The final strategy was to take the mean of almost all pixels in each video frame. The only pixels I excluded was those with an intensity exceeding the gray level value 200 in the final (brightest) frame, and pixels far to the right of the lamp.
Source code:
%
% Octave script used for generating a visualization of slow turn-on time
% of long life energy saving bulbs
%
% Copyright (c) 2014-2015 Simon Gustafsson (www.optisimon.com)
%
%
% Notes about the work flow needed to generate the video:
%
% 1) Extract an image every second from a video stream:
% ffmpeg -i /media/slow_hall_lamp.mp4 -r 1 output_%06d.png
%
% 2) Run this script. Make sure in_folder, out_folder, and plot_folder
% points to existing folders, and that the in_folder isn't empty.
%
% 3) ffmpeg didn't want to read the images unless they was numbered from zero
% (but this scripts first image was 17, so i'm just reusing that image)
% for var in `seq 0 16` ; do cp combined_000017.png combined_`printf %06g $var`.png ; done
%
% 4) converting the movie into something that windows media player / vlc / virtualdub can use
% avconv -r 24 -f image2 -i /home/simon/combined/combined_%06d.png -vcodec rawvideo -r 24 -pix_fmt bgr24 output.avi
%
% 5) Could not use the video in the video editor directly (Movie Studio Platinum 12.0),
% so had to run it once through VirtualDub (still raw output, but fast reprocessing...)
%
page_screen_output(0);
in_folder = "slow_hall_lamp"
out_folder = "combined"
plot_folder = "plot"
% Needed to revert to using gnuplot for graphs on my ubuntu 14.04
% installation. (seems like newer versions of octave are using an opengl
% backend for plotting graphs, which refused to print the plots with my
% requested dimensions)
graphics_toolkit("gnuplot")
function plot_fname = plot_and_save(n, vals, plot_folder)

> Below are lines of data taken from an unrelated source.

### design/flow/design.v
module ID_memory#(BYTE_SIZE=4, ADDR_WIDTH=32)(
input clk,WE,
input [ADDR_WIDTH-1:0] ADDR,
input [(BYTE_SIZE*8)-1:0] WD,
output [(BYTE_SIZE*8)-1:0] RD 
);
reg [7:0] mem [255:0];
initial begin
	$readmemh("instructions.hex", mem, 0);
end
genvar i;
generate
	for (i = 0; i < BYTE_SIZE; i = i + 1) begin: read_generate
		assign RD[8*i+:8] = mem[ADDR+i];
	end
endgenerate	
integer k;
always @(posedge clk) begin
    if(WE == 1'b1) begin	
        for (k = 0; k < BYTE_SIZE; k = k + 1) begin
            mem[ADDR+k] <= WD[8*k+:8];
        end
    end
end
endmodule
### design/flow/run.sh
#!/bin/bash
# OpenROAD 26Q1-2900-gdf79404cd8, Yosys 0.63+post, stock flow scripts
make -C /OpenROAD-flow-scripts/flow DESIGN_CONFIG=/design/flow/config.mk WORK_HOME=/design/flow/orfs finish
### design/flow/constraint.sdc
current_design ID_memory

set clk_period 111.0
set clk_io_pct 0.2

create_clock -name clk0 -period $clk_period [get_ports {clk}]

set non_clock_inputs [all_inputs -no_clocks]
set_input_delay [expr $clk_period * $clk_io_pct] -clock clk0 $non_clock_inputs
set_output_delay [expr $clk_period * $clk_io_pct] -clock clk0 [all_outputs]
### design/flow/config.mk
export PLATFORM = sky130hd
export DESIGN_NAME = ID_memory
export DESIGN_NICKNAME = ID_memory
export VERILOG_FILES = /design/flow/design.v
export SDC_FILE = /design/flow/constraint.sdc
export NUM_CORES = 4
export LEC_CHECK = 1
export CORE_UTILIZATION = 30
export SYNTH_HDL_FRONTEND = slang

plot([0:length(vals)-1]./60, vals)
% Axis limits are magic values, found by plotting all the
% vals when every frame had been processed.
axis([0 20 0 50 0 1])
xlabel("minutes");
ylabel("Intensity");
minutes = floor(n / 60);
seconds = n - 60*minutes;
title(sprintf("%02d:%02d [mm:ss]", minutes, seconds))
plot_fname = sprintf("%s/graph_%06d.png", plot_folder, n);
% Save the plot on the file system.
%
% Height 720 works in ubuntu 14.04 with octave 3.8.1 and gnuplot 4.6.4,
% but I had to use heght 721 when running stock versions of tools in
% ubuntu 12.04, so keeping a height of 721 here as a workaround for others.

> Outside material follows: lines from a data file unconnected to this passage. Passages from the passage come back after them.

module Register_rsten#(
     parameter WIDTH=8)
    (
	  input  clk, reset,we,
	  input	[WIDTH-1:0] DATA,
	  output reg [WIDTH-1:0] OUT
    );
initial begin
	OUT<=0;
end	
always@(posedge clk) begin
	if (reset == 1'b1)
		OUT<={WIDTH{1'b0}};
	else if(we==1'b1)	
		OUT<=DATA;
end
endmodule	 
module controller(
	input clk,
	input reset,
	input [1:0] Op,
	input [5:0] Funct,
	input [3:0] Rd,
	input [11:0] Src2,
	input [3:0] Cond,
	input CO, OVF, N, Z,
	output [1:0] ImmSrcD, ShiftControlE,
	output [2:0] RegSrcD,
	output [3:0] ALUControlE,
	output [4:0] shamtE,
	output PCSrcW, ALUSrcE, CarryIN, RegWriteW, MemWriteM, MemtoRegW, BL_ctrl, BranchTakenE, RegWriteM, MemtoRegE, PCSrc_raw, PCSrcE, PCSrcM
);
wire Branch_raw, RegWrite_raw, MemWrite_raw, MemtoReg_raw, ALUSrc_raw;
wire [3:0] ALUControl_raw;
wire [1:0] FlagWrite_raw, ShiftControl_raw;
wire [4:0] shamt_raw; 
Control_unit control_unit_sc
(
	.Op(Op),
	.Funct(Funct),
	.Rd(Rd),
	.Src2(Src2),
	.PCSrc(PCSrc_raw),
	.RegWrite(RegWrite_raw),
	.MemWrite(MemWrite_raw),
	.ALUSrc(ALUSrc_raw),
	.MemtoReg(MemtoReg_raw),
	.ALUControl(ALUControl_raw),
	.FlagWrite(FlagWrite_raw),
	.RegSrc(RegSrcD),
	.ImmSrc(ImmSrcD),
	.ShiftControl(ShiftControl_raw),
	.shamt(shamt_raw),
	.Branch(Branch_raw),
	.BL_ctrl(BL_ctrl)
);
Register_reset #(1) PCSrcDE(.clk(clk), .reset(reset),.DATA(PCSrc_raw),.OUT(PCSrcE));
Register_reset #(1) BranchDE(.clk(clk), .reset(reset),.DATA(Branch_raw),.OUT(BranchE));
Register_reset #(1) RegWriteDE(.clk(clk), .reset(reset),.DATA(RegWrite_raw),.OUT(RegWriteE));
Register_reset #(1) MemWriteDE(.clk(clk), .reset(reset),.DATA(MemWrite_raw),.OUT(MemWriteE));
Register_reset #(1) MemtoRegDE(.clk(clk), .reset(reset),.DATA(MemtoReg_raw),.OUT(MemtoRegE));
Register_reset #(4) ALUControlDE(.clk(clk), .reset(reset),.DATA(ALUControl_raw),.OUT(ALUControlE));
Register_reset #(1) ALUSrcDE(.clk(clk), .reset(reset),.DATA(ALUSrc_raw),.OUT(ALUSrcE));
Register_reset #(2) FlagWriteDE(.clk(clk), .reset(reset),.DATA(FlagWrite_raw),.OUT(FlagWriteE));
Register_reset #(2) ShiftControlDE(.clk(clk), .reset(reset),.DATA(ShiftControl_raw),.OUT(ShiftControlE));
Register_reset #(5) shamtDE(.clk(clk), .reset(reset),.DATA(shamt_raw),.OUT(shamtE));
Register_reset #(4) CondDE(.clk(clk), .reset(reset),.DATA(Cond),.OUT(CondE));
Conditional_unit conditional_unit_sc
(
	.clk(clk),
	.Cond(Cond),
	.ALUFlags({CO,OVF,N,Z}),
	.FlagWrite(FlagWriteE),
	.CarryIn(CarryIN),
	.CondEx(CondEx)
);
assign BranchTakenE = BranchE & CondEx;
Register_reset #(1) PCSrcEM(.clk(clk), .reset(reset),.DATA(PCSrcE & CondEx),.OUT(PCSrcM));
Register_reset #(1) RegWriteEM(.clk(clk), .reset(reset),.DATA(RegWriteE & CondEx),.OUT(RegWriteM));
Register_reset #(1) MemWriteEM(.clk(clk), .reset(reset),.DATA(MemWriteE & CondEx),.OUT(MemWriteM));
Register_reset #(1) MemtoRegEM(.clk(clk), .reset(reset),.DATA(MemtoRegE),.OUT(MemtoRegM));
Register_reset #(1) PCSrcMWB(.clk(clk), .reset(reset),.DATA(PCSrcM),.OUT(PCSrcW));
Register_reset #(1) RegWriteMWB(.clk(clk), .reset(reset),.DATA(RegWriteM),.OUT(RegWriteW));
Register_reset #(1) MemtoRegMWB(.clk(clk), .reset(reset),.DATA(MemtoRegM),.OUT(MemtoRegW));
endmodule
File: /design/flow/run.sh
#!/bin/bash
# OpenROAD 26Q1-2900-gdf79404cd8, Yosys 0.63+post, stock flow scripts
make -C /OpenROAD-flow-scripts/flow DESIGN_CONFIG=/design/flow/config.mk WORK_HOME=/design/flow/orfs finish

print(plot_fname, "-S522,721");
end
% Calculate a mask, so regions close to saturation won't influence
% measured intensities
X=imread("slow_hall_lamp/output_001214.png");
X2=mean(X,3);
include_mask = (X2 <= 200);
include_mask(:,743:end) = 0; % Also mask away right side of image
figure(1);
imshow(include_mask);
title("include mask");
figure(2);
files=glob([ in_folder "/output_*.png"]);
vals = [];
for n=17:length(files) % from 17 to disregard the very first frames
filename=files{n}
% Read webcam image
X=imread(filename);
% Convert to gray scale, not accounting for perceived brightness
X2=mean(X,3);
% Get mean intensity of current frame (excluding masked regions)
masked_img = include_mask .* X2;
v = mean(masked_img(:))
% Keep track of all intensities so far
vals = [vals; v];
% Graph all current intensity values, and save the plot as an image.
% Magic number -17 since I wanted to skip the first 17 frames
% (and we don't want seconds to start at 17)
plot_fname = plot_and_save(n-17, vals, plot_folder);
% Read back the plotted graph
X_plot = imread(plot_fname);
if size(X_plot,3) == 1
% Oh, image library tries to be smart, won't waste bits for color if
% a color image happens to only have black and white pixels
X_plot(:,:,1) = X_plot;
X_plot(:,:,2) = X_plot(:,:,1);
X_plot(:,:,3) = X_plot(:,:,1);
end
% Combine the webcam image and the graph of current intensity values
X_combined = X;
% Doing strange thing since plotted image didn't want to be
% 720 pixels in height...
X_combined(:,end-size(X_plot, 2)+1:end,:) = X_plot(1:720,:,:);
% Save the combined image containing the webcam image and the plot.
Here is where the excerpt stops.